FAIRFIELD, AL (WBRC) - Electronic bingo halls are put on notice. Jefferson County District Attorney Arthur Green of the Bessemer Cutoff says raids could happen at any time.  

Bingo halls are still open for business in Fairfield. Customers hope it stays that way."I think they should have brought it to a vote and let the people vote on it," one customer said.

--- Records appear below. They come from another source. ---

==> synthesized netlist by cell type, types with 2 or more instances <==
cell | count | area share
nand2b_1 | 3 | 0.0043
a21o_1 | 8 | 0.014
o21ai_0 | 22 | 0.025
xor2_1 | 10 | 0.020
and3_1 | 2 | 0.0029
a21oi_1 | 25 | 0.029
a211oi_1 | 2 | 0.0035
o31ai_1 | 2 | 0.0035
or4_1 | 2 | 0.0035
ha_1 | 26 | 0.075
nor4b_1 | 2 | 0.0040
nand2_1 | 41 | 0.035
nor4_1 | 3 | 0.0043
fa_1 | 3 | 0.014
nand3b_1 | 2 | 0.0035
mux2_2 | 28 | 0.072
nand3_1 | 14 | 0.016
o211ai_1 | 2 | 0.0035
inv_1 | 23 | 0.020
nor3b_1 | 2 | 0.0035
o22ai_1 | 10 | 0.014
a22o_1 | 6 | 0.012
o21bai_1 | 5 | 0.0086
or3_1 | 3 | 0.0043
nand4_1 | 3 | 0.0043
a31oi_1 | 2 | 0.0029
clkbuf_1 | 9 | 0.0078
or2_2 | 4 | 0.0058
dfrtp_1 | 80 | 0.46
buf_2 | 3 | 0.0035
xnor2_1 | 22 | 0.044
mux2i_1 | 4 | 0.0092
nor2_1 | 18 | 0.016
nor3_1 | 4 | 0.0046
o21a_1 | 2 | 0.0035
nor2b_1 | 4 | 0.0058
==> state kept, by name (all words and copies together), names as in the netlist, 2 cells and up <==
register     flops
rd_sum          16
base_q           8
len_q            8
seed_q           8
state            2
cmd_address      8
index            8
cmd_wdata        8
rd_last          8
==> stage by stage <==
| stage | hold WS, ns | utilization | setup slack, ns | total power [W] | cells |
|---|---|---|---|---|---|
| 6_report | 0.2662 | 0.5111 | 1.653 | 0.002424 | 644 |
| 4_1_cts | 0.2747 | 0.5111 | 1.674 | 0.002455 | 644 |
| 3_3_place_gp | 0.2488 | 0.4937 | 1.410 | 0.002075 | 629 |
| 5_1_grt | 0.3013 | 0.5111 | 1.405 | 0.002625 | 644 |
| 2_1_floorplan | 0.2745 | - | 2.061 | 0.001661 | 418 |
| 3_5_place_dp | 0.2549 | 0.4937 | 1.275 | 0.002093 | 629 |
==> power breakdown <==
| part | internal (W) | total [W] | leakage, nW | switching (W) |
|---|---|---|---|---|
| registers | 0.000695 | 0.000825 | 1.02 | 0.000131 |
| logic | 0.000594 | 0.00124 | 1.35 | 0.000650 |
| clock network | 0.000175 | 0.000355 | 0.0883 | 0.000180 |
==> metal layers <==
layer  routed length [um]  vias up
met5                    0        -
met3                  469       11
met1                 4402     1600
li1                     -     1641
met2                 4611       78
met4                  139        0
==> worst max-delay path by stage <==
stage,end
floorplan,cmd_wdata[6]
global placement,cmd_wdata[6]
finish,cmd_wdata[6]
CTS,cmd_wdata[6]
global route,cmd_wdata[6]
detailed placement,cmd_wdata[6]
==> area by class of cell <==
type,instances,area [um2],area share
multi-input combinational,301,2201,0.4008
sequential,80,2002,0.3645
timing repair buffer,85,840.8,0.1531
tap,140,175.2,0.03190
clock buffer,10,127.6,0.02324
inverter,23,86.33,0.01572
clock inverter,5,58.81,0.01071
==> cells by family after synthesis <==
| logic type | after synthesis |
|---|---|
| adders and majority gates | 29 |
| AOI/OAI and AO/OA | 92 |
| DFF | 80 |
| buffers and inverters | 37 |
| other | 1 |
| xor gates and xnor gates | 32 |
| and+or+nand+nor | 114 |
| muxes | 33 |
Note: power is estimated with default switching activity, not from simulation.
$ cat src/rtl/regbank_arb_pkg.sv
// Shared types and constants for the register-bank write arbiter.
package regbank_arb_pkg;

    localparam int unsigned NREG_C = 16;
    localparam int unsigned DW_C   = 32;
    localparam int unsigned AW_C   = 4;
    localparam int unsigned PC_IDX = 15;

    typedef struct packed {
        logic [AW_C-1:0] addr;
        logic [DW_C-1:0] data;
    } wr_req_t;

    typedef enum logic [1:0] {
        GNT_NONE,
        GNT_A,
        GNT_B
    } gnt_e;

    // Which held slot arrived first when they were loaded on different cycles.
    typedef enum logic {
        AGE_A_OLDER,
        AGE_B_OLDER
    } age_e;

endpackage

Attorney General Troy King released this statement Monday in reaction to the Alabama Supreme Court ruling naming Governor Bob Riley as the chief authority for controlling the Governor's Illegal Gambling Task Force. King says "The Constitution requires that I abide the Court's decision and I will. Accordingly, the Office of the Attorney General will immediately turn over to the Governor all bingo matters."
Green has refused to act against bingo halls until the state high court ruled. "This is the ultimate decision I was waiting on," Green said.
Green says the bingo operations should shut their doors. "In my opinion they should close as soon as they can. Where I don't want their machines, John is going to get them," Green said.
Fairfield City Attorney Michael Trucks spoke with John Tyson Monday. Trucks hoped to work out a timetable for shutting down bingo halls, but the Task Force Commander refused to say if he will hold off two weeks until the Supreme Court ruling is finalized. "He considers the machines as slot machines. Illegal under Alabama law and the prosecution of any operator is something he will consider," Trucks said.
The city attorney says Tyson may consider prosecuting bingo operators even their doors are closed or not for having "Illegal machines."
 Did the decision give too much authority to the governor over the attorney general? Troy King released this statement: "I am obviously disappointed decision. The court reversed its own past decisions and even the decisions of those who wrote the constitution., The implication of the Court's decision reach far beyond the issue of bingo."

Cumberland Law School Dean, John Carroll says the ruling changed previous decisions going back 20 years. "Before, the court said Attorney General controlled litigation. Now they say not the Attorney General, it's the governor," Carroll said.
Mark White, the attorney for Victoryland Owner Milton McGregor says there are serious questions."The Governor is like the king and the governor is the supreme power in the state." White says it's a threat to separation of powers in Montgomery.  'It's an incredibly activist position for the court to do. The law has been in place for decades," White said.
Meanwhile, customers fear they will be losing their favorite past time. "A lot of the elderly, they come. That's the only joy they get. Nobody cussing, fighting things like that," Inez Davis said.